Task details
Each line of the data below that contains "group" must be copied.

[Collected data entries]
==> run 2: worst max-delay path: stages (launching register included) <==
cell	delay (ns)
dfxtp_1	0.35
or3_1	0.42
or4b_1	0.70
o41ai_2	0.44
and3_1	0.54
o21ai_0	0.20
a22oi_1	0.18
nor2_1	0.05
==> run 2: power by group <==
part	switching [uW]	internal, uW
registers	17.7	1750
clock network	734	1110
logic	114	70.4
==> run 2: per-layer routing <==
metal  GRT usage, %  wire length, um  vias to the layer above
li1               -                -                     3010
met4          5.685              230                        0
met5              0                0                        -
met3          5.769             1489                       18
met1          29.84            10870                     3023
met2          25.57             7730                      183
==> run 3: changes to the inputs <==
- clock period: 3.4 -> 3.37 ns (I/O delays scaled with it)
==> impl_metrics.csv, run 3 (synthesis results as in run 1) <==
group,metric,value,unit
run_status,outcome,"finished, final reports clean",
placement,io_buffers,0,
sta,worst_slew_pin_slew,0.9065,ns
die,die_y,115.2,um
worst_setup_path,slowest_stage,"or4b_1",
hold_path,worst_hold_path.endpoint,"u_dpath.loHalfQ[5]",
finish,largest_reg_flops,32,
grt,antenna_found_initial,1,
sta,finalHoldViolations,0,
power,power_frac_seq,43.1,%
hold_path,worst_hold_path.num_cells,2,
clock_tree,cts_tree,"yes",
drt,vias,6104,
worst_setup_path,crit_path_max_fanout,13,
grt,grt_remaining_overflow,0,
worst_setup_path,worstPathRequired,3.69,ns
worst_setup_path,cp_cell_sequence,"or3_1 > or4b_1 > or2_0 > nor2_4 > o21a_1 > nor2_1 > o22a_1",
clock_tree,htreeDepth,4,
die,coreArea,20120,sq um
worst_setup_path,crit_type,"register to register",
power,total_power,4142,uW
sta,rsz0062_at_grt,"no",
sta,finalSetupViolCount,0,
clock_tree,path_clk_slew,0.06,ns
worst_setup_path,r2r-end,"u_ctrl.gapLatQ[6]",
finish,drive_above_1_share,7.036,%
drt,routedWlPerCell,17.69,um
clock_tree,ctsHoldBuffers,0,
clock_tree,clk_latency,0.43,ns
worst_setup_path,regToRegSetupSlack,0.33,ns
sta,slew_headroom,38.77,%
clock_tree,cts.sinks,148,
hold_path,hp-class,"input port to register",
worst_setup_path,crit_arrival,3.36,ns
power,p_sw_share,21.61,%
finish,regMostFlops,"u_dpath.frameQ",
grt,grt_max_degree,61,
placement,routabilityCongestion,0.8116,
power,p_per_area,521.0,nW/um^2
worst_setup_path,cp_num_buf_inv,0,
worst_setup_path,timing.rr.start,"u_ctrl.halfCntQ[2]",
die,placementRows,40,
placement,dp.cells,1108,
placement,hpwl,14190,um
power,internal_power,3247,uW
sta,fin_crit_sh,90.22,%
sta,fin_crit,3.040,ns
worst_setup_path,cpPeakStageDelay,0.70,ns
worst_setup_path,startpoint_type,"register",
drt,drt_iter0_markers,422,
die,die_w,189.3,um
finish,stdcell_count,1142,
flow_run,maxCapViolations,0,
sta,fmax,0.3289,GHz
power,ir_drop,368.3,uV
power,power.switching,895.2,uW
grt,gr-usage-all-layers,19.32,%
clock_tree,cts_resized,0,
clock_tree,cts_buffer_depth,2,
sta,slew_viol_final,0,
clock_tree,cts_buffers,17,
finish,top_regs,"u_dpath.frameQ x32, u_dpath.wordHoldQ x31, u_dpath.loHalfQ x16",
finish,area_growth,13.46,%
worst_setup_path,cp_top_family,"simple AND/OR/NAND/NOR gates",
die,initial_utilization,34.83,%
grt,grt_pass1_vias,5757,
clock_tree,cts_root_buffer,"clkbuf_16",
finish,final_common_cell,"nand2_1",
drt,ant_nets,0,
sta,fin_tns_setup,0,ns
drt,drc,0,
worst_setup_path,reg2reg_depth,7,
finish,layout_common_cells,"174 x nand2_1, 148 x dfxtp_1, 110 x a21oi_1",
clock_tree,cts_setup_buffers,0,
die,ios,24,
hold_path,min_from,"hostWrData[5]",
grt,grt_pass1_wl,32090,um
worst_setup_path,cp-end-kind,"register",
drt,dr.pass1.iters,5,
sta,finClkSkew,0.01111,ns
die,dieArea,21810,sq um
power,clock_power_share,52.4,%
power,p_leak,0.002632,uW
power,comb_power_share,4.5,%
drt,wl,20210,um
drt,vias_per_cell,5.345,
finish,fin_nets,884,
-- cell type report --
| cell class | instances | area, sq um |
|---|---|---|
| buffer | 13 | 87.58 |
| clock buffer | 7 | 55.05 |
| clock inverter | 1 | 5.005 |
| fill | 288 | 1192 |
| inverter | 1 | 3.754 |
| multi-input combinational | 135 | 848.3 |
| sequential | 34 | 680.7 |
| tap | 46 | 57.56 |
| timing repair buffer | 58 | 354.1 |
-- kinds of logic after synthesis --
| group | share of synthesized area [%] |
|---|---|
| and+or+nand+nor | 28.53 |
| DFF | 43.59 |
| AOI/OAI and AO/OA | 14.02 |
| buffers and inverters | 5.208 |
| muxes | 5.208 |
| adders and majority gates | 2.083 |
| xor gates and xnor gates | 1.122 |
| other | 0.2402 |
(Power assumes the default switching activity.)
==> src/rtl/can_mode_pkg.sv <==
package can_mode_pkg;

  typedef enum logic [1:0] {
    MODE_SLEEP = 2'b00,
    MODE_INIT  = 2'b01,
    MODE_NORM  = 2'b10
  } op_mode_e;

  typedef struct packed {
    logic     valid;
    op_mode_e dst;
  } pend_t;

endpackage

==> src/rtl/can_rst_sync.sv <==
module can_rst_sync #(
  parameter int STAGES = 2
) (
  input  logic clk,
  input  logic rst_n,
  output logic rst_n_sync
);
  logic [STAGES-1:0] sh_q;

  always_ff @(posedge clk or negedge rst_n) begin
    if (!rst_n) sh_q <= '0;
    else        sh_q <= {sh_q[STAGES-2:0], 1'b1};
  end

  assign rst_n_sync = sh_q[STAGES-1];
endmodule

==> src/rtl/can_idle_detect.sv <==
module can_idle_detect #(
  parameter int IDLE_BITS = 11,
  localparam int CNT_W = $clog2(IDLE_BITS + 1)
) (
  input  logic clk,
  input  logic rst_n,
  input  logic restart,
  input  logic smp_stb,
  input  logic rx_lvl,
  output logic bus_idle
);
  localparam logic [CNT_W-1:0] FULL = CNT_W'(IDLE_BITS);

  logic [CNT_W-1:0] cnt_q, cnt_d;
  logic             cnt_en;

  always_comb begin
    cnt_en = restart || smp_stb;
    cnt_d  = cnt_q;
    if (restart)             cnt_d = '0;
    else if (!rx_lvl)        cnt_d = '0;
    else if (cnt_q != FULL)  cnt_d = cnt_q + 1'b1;
  end

  always_ff @(posedge clk or negedge rst_n) begin
    if (!rst_n)      cnt_q <= '0;
    else if (cnt_en) cnt_q <= cnt_d;
  end

  assign bus_idle = (cnt_q == FULL);

  p_cnt_bound_r5: assert property (@(posedge clk) disable iff (!rst_n)
    cnt_q <= FULL);
  p_dom_clear_r6: assert property (@(posedge clk) disable iff (!rst_n)
    (smp_stb && !rx_lvl) |=> (cnt_q == '0));
  p_no_stb_hold_r6: assert property (@(posedge clk) disable iff (!rst_n)
    (!smp_stb && !restart) |=> $stable(cnt_q));
  p_restart_clear_r5: assert property (@(posedge clk) disable iff (!rst_n)
    restart |=> !bus_idle);
endmodule

==> src/rtl/can_mode_fsm.sv <==
module can_mode_fsm
  import can_mode_pkg::*;
(
  input  logic     clk,
  input  logic     rst_n,
  input  logic     req_sleep,
  input  logic     req_init,
  input  logic     hw_ack,
  input  logic     bus_idle,
  output op_mode_e cur_mode,
  output logic     wait_start,
  output logic     done
);
  op_mode_e cur_q, cur_d;
  pend_t    pend_q, pend_d;
  logic     tgt_ok;
  op_mode_e tgt;
  logic     cond_met;

  always_comb begin
    tgt_ok = 1'b1;
    tgt    = MODE_NORM;
    unique case ({req_sleep, req_init})
      2'b00: tgt = MODE_NORM;
      2'b10: tgt = MODE_SLEEP;
      2'b01: tgt = MODE_INIT;
      default: tgt_ok = 1'b0;
    endcase
  end

  assign cond_met = (pend_q.dst == MODE_NORM) ? bus_idle : hw_ack;

  always_comb begin
    pend_d     = pend_q;
    cur_d      = cur_q;
    wait_start = 1'b0;
    done       = 1'b0;
    if (pend_q.valid) begin
      if (!tgt_ok || (tgt != pend_q.dst)) begin
        pend_d.valid = 1'b0;
      end else if (cond_met) begin
        done         = 1'b1;
        cur_d        = pend_q.dst;
        pend_d.valid = 1'b0;
      end
    end else if (tgt_ok && (tgt != cur_q)) begin
      pend_d.valid = 1'b1;
      pend_d.dst   = tgt;
      wait_start   = 1'b1;
    end
  end

  always_ff @(posedge clk or negedge rst_n) begin
    if (!rst_n) begin
      cur_q  <= MODE_SLEEP;
      pend_q <= '{valid: 1'b0, dst: MODE_SLEEP};
    end else begin
      pend_q <= pend_d;
      if (done) cur_q <= cur_d;
    end
  end

  assign cur_mode = cur_q;

  p_done_needs_pend_r7: assert property (@(posedge clk) disable iff (!rst_n)
    done |-> pend_q.valid);
  p_conflict_drop_r8: assert property (@(posedge clk) disable iff (!rst_n)
    (req_sleep && req_init) |=> !pend_q.valid);
  p_no_pend_no_ack_r9: assert property (@(posedge clk) disable iff (!rst_n)
    (!pend_q.valid) |=> (cur_q == $past(cur_q)));
endmodule

==> src/rtl/can_mode_status.sv <==
module can_mode_status
  import can_mode_pkg::*;
(
  input  logic       clk,
  input  logic       rst_n,
  input  op_mode_e   cur_mode,
  input  logic       done,
  output logic       sleep_ack,
  output logic       init_ack,
  output logic [1:0] mode_code,
  output logic       mode_chg
);
  logic chg_q;

  always_ff @(posedge clk or negedge rst_n) begin
    if (!rst_n) chg_q <= 1'b0;
    else        chg_q <= done;
  end

  assign sleep_ack = (cur_mode == MODE_SLEEP);
  assign init_ack  = (cur_mode == MODE_INIT);
  assign mode_code = cur_mode;
  assign mode_chg  = chg_q;

  p_flags_excl_r2: assert property (@(posedge clk) disable iff (!rst_n)
    !(sleep_ack && init_ack));
  p_pulse_on_change_r11: assert property (@(posedge clk) disable iff (!rst_n)
    (mode_code != $past(mode_code)) |-> mode_chg);
  p_pulse_only_change_r11: assert property (@(posedge clk) disable iff (!rst_n)
    mode_chg |-> (mode_code != $past(mode_code)));
endmodule

==> src/rtl/can_mode_seq.sv <==
module can_mode_seq
  import can_mode_pkg::*;
#(
  parameter int IDLE_BITS  = 11,
  parameter int SYNC_STAGE = 2
) (
  input  logic       clk,
  input  logic       rst_n,
  input  logic       req_sleep,
  input  logic       req_init,
  input  logic       smp_stb,
  input  logic       rx_lvl,
  input  logic       hw_ack,
  output logic       sleep_ack,
  output logic       init_ack,
  output logic [1:0] mode_code,
  output logic       mode_chg
);
  logic     rst_n_i;
  logic     bus_idle;
  logic     wait_start;
  logic     done;
  op_mode_e cur_mode;

  can_rst_sync #(.STAGES(SYNC_STAGE)) u_rst (
    .clk(clk), .rst_n(rst_n), .rst_n_sync(rst_n_i));

  can_idle_detect #(.IDLE_BITS(IDLE_BITS)) u_idle (
    .clk(clk), .rst_n(rst_n_i), .restart(wait_start),
    .smp_stb(smp_stb), .rx_lvl(rx_lvl), .bus_idle(bus_idle));

  can_mode_fsm u_fsm (
    .clk(clk), .rst_n(rst_n_i), .req_sleep(req_sleep), .req_init(req_init),
    .hw_ack(hw_ack), .bus_idle(bus_idle), .cur_mode(cur_mode),
    .wait_start(wait_start), .done(done));

  can_mode_status u_stat (
    .clk(clk), .rst_n(rst_n_i), .cur_mode(cur_mode), .done(done),
    .sleep_ack(sleep_ack), .init_ack(init_ack),
    .mode_code(mode_code), .mode_chg(mode_chg));

  p_init_by_ack_r3: assert property (@(posedge clk) disable iff (!rst_n_i)
    (mode_code == 2'b01 && $past(mode_code) != 2'b01)
      |-> ($past(hw_ack) && $past(req_init) && !$past(req_sleep)));
  p_sleep_by_ack_r4: assert property (@(posedge clk) disable iff (!rst_n_i)
    (mode_code == 2'b00 && $past(mode_code) != 2'b00)
      |-> ($past(hw_ack) && $past(req_sleep) && !$past(req_init)));
  p_norm_by_sync_r5: assert property (@(posedge clk) disable iff (!rst_n_i)
    (mode_code == 2'b10 && $past(mode_code) != 2'b10)
      |-> ($past(bus_idle) && !$past(req_sleep) && !$past(req_init)));
  p_code_legal_r10: assert property (@(posedge clk) disable iff (!rst_n_i)
    mode_code != 2'b11);
  p_both_hold_r8: assert property (@(posedge clk) disable iff (!rst_n_i)
    (req_sleep && req_init) |=> (mode_code == $past(mode_code)));
endmodule

==> config.mk <==
export PLATFORM = sky130hd
export DESIGN_NAME = can_mode_seq
export DESIGN_NICKNAME = d
export VERILOG_FILES = /design/src/rtl/can_mode_pkg.sv /design/src/rtl/can_rst_sync.sv /design/src/rtl/can_idle_detect.sv /design/src/rtl/can_mode_fsm.sv /design/src/rtl/can_mode_status.sv /design/src/rtl/can_mode_seq.sv
export SDC_FILE = /design/constraint.sdc
export NUM_CORES = 1
export LEC_CHECK = 0
export BUFFER_PORTS_ARGS = -buffer_cell sky130_fd_sc_hd__buf_4
export CAP_MARGIN = 15
export CORE_MARGIN = 8
export CORE_UTILIZATION = 52
export DETAILED_ROUTE_END_ITERATION = 10
export GPL_TIMING_DRIVEN = 0
export PLACE_DENSITY = 0.85
export SYNTH_ARGS = -nofsm -noshare
export SYNTH_HDL_FRONTEND = slang
export SYNTH_HIERARCHICAL = 1
export SYNTH_SLANG_ARGS = --single-unit
==> constraint.sdc <==
create_clock -name clk -period 0.8 [get_ports clk]
set_input_delay 0.08 -clock clk [delete_from_list [all_inputs] [get_ports clk]]
set_output_delay 0.08 -clock clk [all_outputs]
set_load 0.05 [all_outputs]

Problem solution
==> run 2: power by group <==
group,metric,value,unit
| group | share of synthesized area [%] |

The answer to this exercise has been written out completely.